AVAILABLE DATA:
*-*-*

File: config.mk
export PLATFORM = sky130hd
export DESIGN_NAME = ima_adpcm_pkt_sequencer_flat
export DESIGN_NICKNAME = d
export VERILOG_FILES = /design/src/rtl/ima_adpcm_pkt_sequencer_if.sv /design/src/rtl/ima_adpcm_pkt_sequencer.sv /design/src/flat_wrapper.sv
export SDC_FILE = /design/constraint.sdc
export NUM_CORES = 1
export LEC_CHECK = 0
export CORE_ASPECT_RATIO = 2
export CORE_MARGIN = 2
export CORE_UTILIZATION = 55
export CTS_BUF_LIST = sky130_fd_sc_hd__clkbuf_16
export CTS_CLUSTER_SIZE = 20
export DETAILED_ROUTE_END_ITERATION = 10
export DONT_BUFFER_PORTS = 1
export GPL_TIMING_DRIVEN = 0
export HOLD_SLACK_MARGIN = 0.12
export PLACE_DENSITY = 0.7
export SLEW_MARGIN = 30
export SYNTH_ARGS = -nofsm -noshare
export SYNTH_HDL_FRONTEND = slang
export SYNTH_SLANG_ARGS = --single-unit
File: constraint.sdc
create_clock -name clk -period 3.25 [get_ports clk]
set_input_delay 0.65 -clock clk [delete_from_list [all_inputs] [get_ports clk]]
set_output_delay 0.65 -clock clk [all_outputs]
set_load 0.1 [all_outputs]
File: src/rtl/ima_adpcm_pkt_sequencer_if.sv
`default_nettype none
// +----------------------------------------------------------------------+
// | ima_adpcm_pkt_sequencer_if : byte-in, decoder and sample-out bundle   |
// | Revision : 1.0                                                       |
// +----------------------------------------------------------------------+
interface ima_adpcm_pkt_sequencer_if;
  logic        in_valid;
  logic        in_ready;
  logic [7:0]  in_data;
  logic        in_last;
  logic        dec_rst_n;
  logic        dec_sop;
  logic        dec_eop;
  logic [3:0]  dec_coded;
  logic [15:0] dec_decoded;
  logic        out_valid;
  logic [15:0] out_sample;
  logic        out_last;
  logic        busy;
  logic        err_oversize;

  modport master (
    input  in_valid, in_data, in_last, dec_decoded,
    output in_ready, dec_rst_n, dec_sop, dec_eop, dec_coded,
    output out_valid, out_sample, out_last, busy, err_oversize
  );

  modport slave (
    output in_valid, in_data, in_last, dec_decoded,
    input  in_ready, dec_rst_n, dec_sop, dec_eop, dec_coded,
    input  out_valid, out_sample, out_last, busy, err_oversize
  );
endinterface
`default_nettype wire

File: src/rtl/ima_adpcm_pkt_sequencer.sv
`default_nettype none
// +----------------------------------------------------------------------+
// | ima_adpcm_pkt_sequencer : buffers one ADPCM packet, bursts nibbles    |
// | Revision : 1.0                                                       |
// +----------------------------------------------------------------------+
module ima_adpcm_pkt_sequencer #(
  parameter int MAX_BYTES       = 64,
  parameter bit NIBBLE_LO_FIRST = 1'b1,
  parameter bit RESET_PER_PKT   = 1'b1
) (
  input wire logic                  clk,
  input wire logic                  rst,
  ima_adpcm_pkt_sequencer_if.master bus
);
  localparam int CNT_W  = $clog2(MAX_BYTES) + 1;
  localparam int IDX_W  = CNT_W + 1;
  localparam int ADDR_W = $clog2(MAX_BYTES);
  localparam logic [CNT_W-1:0] MAX_CNT = CNT_W'(MAX_BYTES);

  typedef enum logic [1:0] {
    FILL  = 2'd0,
    DRST  = 2'd1,
    BURST = 2'd2,
    DRAIN = 2'd3
  } state_t;

  state_t           r_state, w_state_nxt;
  logic [7:0]       r_mem [MAX_BYTES];
  logic [CNT_W-1:0] r_cnt, w_cnt_nxt;
  logic [IDX_W-1:0] r_nib_idx, w_nib_idx_nxt;
  logic             r_ovf, w_ovf_nxt;
  logic             r_drain, w_drain_nxt;
  logic [1:0]       r_iss_valid;
  logic [1:0]       r_iss_last;
  logic             r_err;

  logic             w_ready;
  logic             w_dec_rst_n;
  logic             w_issue;
  logic             w_sop;
  logic             w_eop;
  logic             w_err_set;
  logic             w_store;
  logic             w_full;
  logic             w_last_nib;
  logic             w_sel_hi;
  logic [7:0]       w_rd_byte;
  logic [3:0]       w_nibble;

  assign w_full     = (r_cnt == MAX_CNT);
  assign w_last_nib = (r_nib_idx == ({r_cnt, 1'b0} - 1'b1));
  assign w_rd_byte  = r_mem[r_nib_idx[ADDR_W:1]];
  assign w_sel_hi   = r_nib_idx[0] ^ !NIBBLE_LO_FIRST;
  assign w_nibble   = w_sel_hi ? w_rd_byte[7:4] : w_rd_byte[3:0];

  always_comb begin
    w_state_nxt   = r_state;
    w_cnt_nxt     = r_cnt;
    w_nib_idx_nxt = r_nib_idx;
    w_ovf_nxt     = r_ovf;
    w_drain_nxt   = r_drain;
    w_ready       = 1'b0;
    w_dec_rst_n   = 1'b1;
    w_issue       = 1'b0;
    w_sop         = 1'b0;
    w_eop         = 1'b0;
    w_err_set     = 1'b0;
    w_store       = 1'b0;
    case (r_state)
      FILL: begin
        w_ready = 1'b1;
        if (bus.in_valid) begin
          // Bytes beyond the buffer are still consumed so the source never stalls.
          if (w_full) begin
            w_ovf_nxt = 1'b1;
          end else begin
            w_store   = 1'b1;
            w_cnt_nxt = r_cnt + 1'b1;
          end
          if (bus.in_last && (w_cnt_nxt != '0)) begin
            w_err_set     = w_ovf_nxt;
            w_ovf_nxt     = 1'b0;
            w_nib_idx_nxt = '0;
            if (RESET_PER_PKT) begin
              w_state_nxt = DRST;
            end else begin
              w_state_nxt = BURST;
            end
          end
        end
      end
      DRST: begin
        w_dec_rst_n = 1'b0;
        w_state_nxt = BURST;
      end
      BURST: begin
        w_issue       = 1'b1;
        w_sop         = (r_nib_idx == '0);
        w_eop         = w_last_nib;
        w_nib_idx_nxt = r_nib_idx + 1'b1;
        if (w_last_nib) begin
          w_state_nxt = DRAIN;
          w_drain_nxt = 1'b0;
        end
      end
      DRAIN: begin
        // Two cycles cover the decoder latency so the final sample leaves first.
        w_drain_nxt = 1'b1;
        if (r_drain) begin
          w_state_nxt = FILL;
          w_cnt_nxt   = '0;
        end
      end
      default: begin
        w_state_nxt = FILL;
      end
    endcase
  end

  always_ff @(posedge clk) begin
    if (rst) begin
      r_state     <= FILL;
      r_cnt       <= '0;
      r_nib_idx   <= '0;
      r_ovf       <= 1'b0;
      r_drain     <= 1'b0;
      r_iss_valid <= '0;
      r_iss_last  <= '0;
      r_err       <= 1'b0;
    end else begin
      r_state     <= w_state_nxt;
      r_cnt       <= w_cnt_nxt;
      r_nib_idx   <= w_nib_idx_nxt;
      r_ovf       <= w_ovf_nxt;
      r_drain     <= w_drain_nxt;
      r_iss_valid <= {r_iss_valid[0], w_issue};
      r_iss_last  <= {r_iss_last[0], w_eop};
      r_err       <= w_err_set;
    end
  end

  always_ff @(posedge clk) begin
    if (w_store && !rst) begin
      r_mem[r_cnt[ADDR_W-1:0]] <= bus.in_data;
    end
  end

  // Reset gates every output immediately so in-flight samples are suppressed.
  assign bus.in_ready     = w_ready & ~rst;
  assign bus.dec_rst_n    = w_dec_rst_n & ~rst;
  assign bus.dec_sop      = w_sop & ~rst;
  assign bus.dec_eop      = w_eop & ~rst;
  assign bus.dec_coded    = (w_issue && !rst) ? w_nibble : 4'd0;
  assign bus.out_valid    = r_iss_valid[1] & ~rst;
  assign bus.out_last     = r_iss_last[1] & ~rst;
  assign bus.out_sample   = bus.out_valid ? bus.dec_decoded : 16'd0;
  assign bus.busy         = (r_state != FILL) & ~rst;
  assign bus.err_oversize = r_err;

endmodule
`default_nettype wire

File: src/flat_wrapper.sv
// flat-port wrapper written by rule: the top's interface ports become plain ports
module ima_adpcm_pkt_sequencer_flat 
#(
  parameter int MAX_BYTES       = 64,
  parameter bit NIBBLE_LO_FIRST = 1'b1,
  parameter bit RESET_PER_PKT   = 1'b1
)
  (clk, rst, bus_in_valid, bus_in_data, bus_in_last, bus_dec_decoded, bus_in_ready, bus_dec_rst_n, bus_dec_sop, bus_dec_eop, bus_dec_coded, bus_out_valid, bus_out_sample, bus_out_last, bus_busy, bus_err_oversize);
  ima_adpcm_pkt_sequencer_if bus_i ();
  input wire logic clk;
  input wire logic rst;
  input wire logic [$bits(bus_i.in_valid)-1:0] bus_in_valid;
  input wire logic [$bits(bus_i.in_data)-1:0] bus_in_data;
  input wire logic [$bits(bus_i.in_last)-1:0] bus_in_last;
  input wire logic [$bits(bus_i.dec_decoded)-1:0] bus_dec_decoded;
  output wire logic [$bits(bus_i.in_ready)-1:0] bus_in_ready;
  output wire logic [$bits(bus_i.dec_rst_n)-1:0] bus_dec_rst_n;
  output wire logic [$bits(bus_i.dec_sop)-1:0] bus_dec_sop;
  output wire logic [$bits(bus_i.dec_eop)-1:0] bus_dec_eop;
  output wire logic [$bits(bus_i.dec_coded)-1:0] bus_dec_coded;
  output wire logic [$bits(bus_i.out_valid)-1:0] bus_out_valid;
  output wire logic [$bits(bus_i.out_sample)-1:0] bus_out_sample;
  output wire logic [$bits(bus_i.out_last)-1:0] bus_out_last;
  output wire logic [$bits(bus_i.busy)-1:0] bus_busy;
  output wire logic [$bits(bus_i.err_oversize)-1:0] bus_err_oversize;
  assign bus_i.in_valid = bus_in_valid;
  assign bus_i.in_data = bus_in_data;
  assign bus_i.in_last = bus_in_last;
  assign bus_i.dec_decoded = bus_dec_decoded;
  assign bus_in_ready = bus_i.in_ready;
  assign bus_dec_rst_n = bus_i.dec_rst_n;
  assign bus_dec_sop = bus_i.dec_sop;
  assign bus_dec_eop = bus_i.dec_eop;
  assign bus_dec_coded = bus_i.dec_coded;
  assign bus_out_valid = bus_i.out_valid;
  assign bus_out_sample = bus_i.out_sample;
  assign bus_out_last = bus_i.out_last;
  assign bus_busy = bus_i.busy;
  assign bus_err_oversize = bus_i.err_oversize;
  ima_adpcm_pkt_sequencer #(.MAX_BYTES(MAX_BYTES), .NIBBLE_LO_FIRST(NIBBLE_LO_FIRST), .RESET_PER_PKT(RESET_PER_PKT)) u_core (.clk(clk), .rst(rst), .bus(bus_i));
endmodule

*-*-*

Could you return every line from the entries above in which the string "FILL" occurs?

    FILL  = 2'd0,
      FILL: begin
          w_state_nxt = FILL;
        w_state_nxt = FILL;
      r_state     <= FILL;
  assign bus.busy         = (r_state != FILL) & ~rst;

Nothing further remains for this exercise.